#### What needs to be done:
Copy out every line of the data that has the word "else" somewhere in it.
++++ Records for processing
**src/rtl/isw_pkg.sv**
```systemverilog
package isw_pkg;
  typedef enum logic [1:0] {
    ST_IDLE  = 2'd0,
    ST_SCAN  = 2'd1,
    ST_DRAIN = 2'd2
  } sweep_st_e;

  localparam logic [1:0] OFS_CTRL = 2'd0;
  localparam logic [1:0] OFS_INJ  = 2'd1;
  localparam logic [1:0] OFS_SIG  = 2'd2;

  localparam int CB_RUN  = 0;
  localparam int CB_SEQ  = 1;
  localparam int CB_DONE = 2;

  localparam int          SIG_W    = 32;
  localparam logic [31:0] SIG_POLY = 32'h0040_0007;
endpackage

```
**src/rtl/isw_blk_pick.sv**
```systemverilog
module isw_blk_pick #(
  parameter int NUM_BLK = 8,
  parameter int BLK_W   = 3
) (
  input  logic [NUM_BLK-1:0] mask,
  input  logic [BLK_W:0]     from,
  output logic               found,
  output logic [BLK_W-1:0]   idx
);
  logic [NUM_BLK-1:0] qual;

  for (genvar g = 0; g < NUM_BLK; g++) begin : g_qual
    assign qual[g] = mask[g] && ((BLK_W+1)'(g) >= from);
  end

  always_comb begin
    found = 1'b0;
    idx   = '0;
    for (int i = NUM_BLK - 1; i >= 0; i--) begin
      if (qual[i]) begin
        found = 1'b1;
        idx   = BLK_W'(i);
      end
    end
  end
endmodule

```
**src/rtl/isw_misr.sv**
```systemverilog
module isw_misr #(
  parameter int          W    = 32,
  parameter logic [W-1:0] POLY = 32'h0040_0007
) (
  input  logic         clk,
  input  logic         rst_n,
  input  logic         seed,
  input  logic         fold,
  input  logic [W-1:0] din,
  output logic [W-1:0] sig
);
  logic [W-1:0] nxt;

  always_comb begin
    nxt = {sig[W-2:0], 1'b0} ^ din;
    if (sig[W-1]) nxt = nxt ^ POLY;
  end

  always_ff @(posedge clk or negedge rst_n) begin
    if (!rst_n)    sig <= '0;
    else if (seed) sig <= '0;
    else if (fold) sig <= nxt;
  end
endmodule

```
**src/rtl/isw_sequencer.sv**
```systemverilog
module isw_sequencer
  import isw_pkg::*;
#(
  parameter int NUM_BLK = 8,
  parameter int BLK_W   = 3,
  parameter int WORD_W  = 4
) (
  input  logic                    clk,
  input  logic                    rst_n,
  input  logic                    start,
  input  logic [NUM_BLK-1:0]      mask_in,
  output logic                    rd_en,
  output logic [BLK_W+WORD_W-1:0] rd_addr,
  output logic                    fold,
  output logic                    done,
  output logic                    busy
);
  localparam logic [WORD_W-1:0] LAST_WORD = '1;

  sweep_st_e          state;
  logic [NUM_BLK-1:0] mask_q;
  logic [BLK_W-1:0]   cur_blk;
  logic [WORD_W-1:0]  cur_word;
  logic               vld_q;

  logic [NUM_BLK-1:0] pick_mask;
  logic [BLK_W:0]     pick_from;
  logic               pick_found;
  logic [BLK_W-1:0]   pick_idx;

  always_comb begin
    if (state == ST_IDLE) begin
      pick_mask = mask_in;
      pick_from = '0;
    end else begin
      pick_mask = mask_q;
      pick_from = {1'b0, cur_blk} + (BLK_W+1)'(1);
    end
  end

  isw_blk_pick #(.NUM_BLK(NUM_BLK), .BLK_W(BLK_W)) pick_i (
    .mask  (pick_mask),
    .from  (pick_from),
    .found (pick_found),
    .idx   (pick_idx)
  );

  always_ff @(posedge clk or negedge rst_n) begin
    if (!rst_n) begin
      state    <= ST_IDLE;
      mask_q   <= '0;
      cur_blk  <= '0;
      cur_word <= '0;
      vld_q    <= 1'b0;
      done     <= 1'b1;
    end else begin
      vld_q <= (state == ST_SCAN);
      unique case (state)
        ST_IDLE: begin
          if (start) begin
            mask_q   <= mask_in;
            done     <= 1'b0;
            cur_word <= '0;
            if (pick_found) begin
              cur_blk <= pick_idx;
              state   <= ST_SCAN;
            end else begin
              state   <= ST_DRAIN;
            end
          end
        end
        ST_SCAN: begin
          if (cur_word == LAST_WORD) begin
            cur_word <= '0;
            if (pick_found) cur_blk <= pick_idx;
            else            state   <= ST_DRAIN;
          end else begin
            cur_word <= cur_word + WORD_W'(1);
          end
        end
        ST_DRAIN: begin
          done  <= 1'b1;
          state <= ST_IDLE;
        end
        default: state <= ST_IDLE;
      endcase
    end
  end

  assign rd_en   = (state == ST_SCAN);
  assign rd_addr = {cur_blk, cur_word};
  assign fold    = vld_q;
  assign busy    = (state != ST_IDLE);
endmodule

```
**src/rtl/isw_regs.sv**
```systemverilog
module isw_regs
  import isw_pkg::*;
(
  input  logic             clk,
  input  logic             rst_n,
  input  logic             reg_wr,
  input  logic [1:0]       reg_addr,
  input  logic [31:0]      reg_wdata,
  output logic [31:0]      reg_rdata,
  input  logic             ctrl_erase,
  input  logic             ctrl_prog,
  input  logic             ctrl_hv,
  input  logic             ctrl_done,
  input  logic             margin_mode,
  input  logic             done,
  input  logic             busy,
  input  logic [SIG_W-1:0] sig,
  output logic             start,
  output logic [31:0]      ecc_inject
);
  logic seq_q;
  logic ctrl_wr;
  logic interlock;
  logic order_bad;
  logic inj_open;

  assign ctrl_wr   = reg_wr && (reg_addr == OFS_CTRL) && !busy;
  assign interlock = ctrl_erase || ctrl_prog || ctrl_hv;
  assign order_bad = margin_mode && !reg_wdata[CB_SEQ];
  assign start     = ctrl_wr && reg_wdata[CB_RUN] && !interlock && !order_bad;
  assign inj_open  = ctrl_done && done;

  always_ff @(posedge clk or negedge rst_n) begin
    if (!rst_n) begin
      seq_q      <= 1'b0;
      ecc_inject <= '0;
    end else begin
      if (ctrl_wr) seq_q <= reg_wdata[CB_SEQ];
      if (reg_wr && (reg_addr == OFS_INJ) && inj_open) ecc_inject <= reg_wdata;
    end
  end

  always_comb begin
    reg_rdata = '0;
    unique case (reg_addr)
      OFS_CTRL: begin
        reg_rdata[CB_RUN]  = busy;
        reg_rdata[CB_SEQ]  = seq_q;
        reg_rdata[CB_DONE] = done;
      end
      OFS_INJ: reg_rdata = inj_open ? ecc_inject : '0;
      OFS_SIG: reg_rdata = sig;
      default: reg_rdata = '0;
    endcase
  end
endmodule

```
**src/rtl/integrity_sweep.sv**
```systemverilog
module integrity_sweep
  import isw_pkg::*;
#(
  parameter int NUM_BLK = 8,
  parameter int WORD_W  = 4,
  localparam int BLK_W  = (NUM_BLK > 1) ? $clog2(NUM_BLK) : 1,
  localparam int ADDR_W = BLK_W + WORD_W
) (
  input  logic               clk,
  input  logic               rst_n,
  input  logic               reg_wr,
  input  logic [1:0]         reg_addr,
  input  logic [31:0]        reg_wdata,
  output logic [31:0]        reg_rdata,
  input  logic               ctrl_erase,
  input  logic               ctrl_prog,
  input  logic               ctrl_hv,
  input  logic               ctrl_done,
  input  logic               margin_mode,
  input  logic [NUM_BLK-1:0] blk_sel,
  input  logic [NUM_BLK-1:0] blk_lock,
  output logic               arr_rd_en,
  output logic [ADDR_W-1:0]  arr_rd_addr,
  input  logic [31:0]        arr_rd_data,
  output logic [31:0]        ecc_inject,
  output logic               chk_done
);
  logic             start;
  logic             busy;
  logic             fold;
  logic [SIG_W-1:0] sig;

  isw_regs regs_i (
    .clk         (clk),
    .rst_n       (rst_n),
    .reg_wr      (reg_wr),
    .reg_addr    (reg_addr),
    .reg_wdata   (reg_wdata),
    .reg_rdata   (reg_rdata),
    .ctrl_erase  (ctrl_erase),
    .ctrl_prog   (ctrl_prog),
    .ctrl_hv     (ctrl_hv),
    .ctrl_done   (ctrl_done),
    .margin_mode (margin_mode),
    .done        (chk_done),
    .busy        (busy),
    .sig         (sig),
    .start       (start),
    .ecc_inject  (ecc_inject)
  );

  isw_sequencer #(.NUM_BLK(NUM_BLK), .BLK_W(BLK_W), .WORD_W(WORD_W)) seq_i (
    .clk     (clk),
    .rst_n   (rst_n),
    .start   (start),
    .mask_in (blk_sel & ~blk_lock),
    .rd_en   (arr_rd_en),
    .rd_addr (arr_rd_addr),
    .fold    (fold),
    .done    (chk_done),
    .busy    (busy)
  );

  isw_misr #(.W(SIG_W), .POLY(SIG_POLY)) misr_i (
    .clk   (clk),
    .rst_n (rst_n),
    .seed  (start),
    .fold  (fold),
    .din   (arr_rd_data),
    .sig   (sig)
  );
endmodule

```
++++++++
#### Answer to this exercise:
    else if (seed) sig <= '0;
    else if (fold) sig <= nxt;
    end else begin
    end else begin
            end else begin
            else            state   <= ST_DRAIN;
          end else begin
    end else begin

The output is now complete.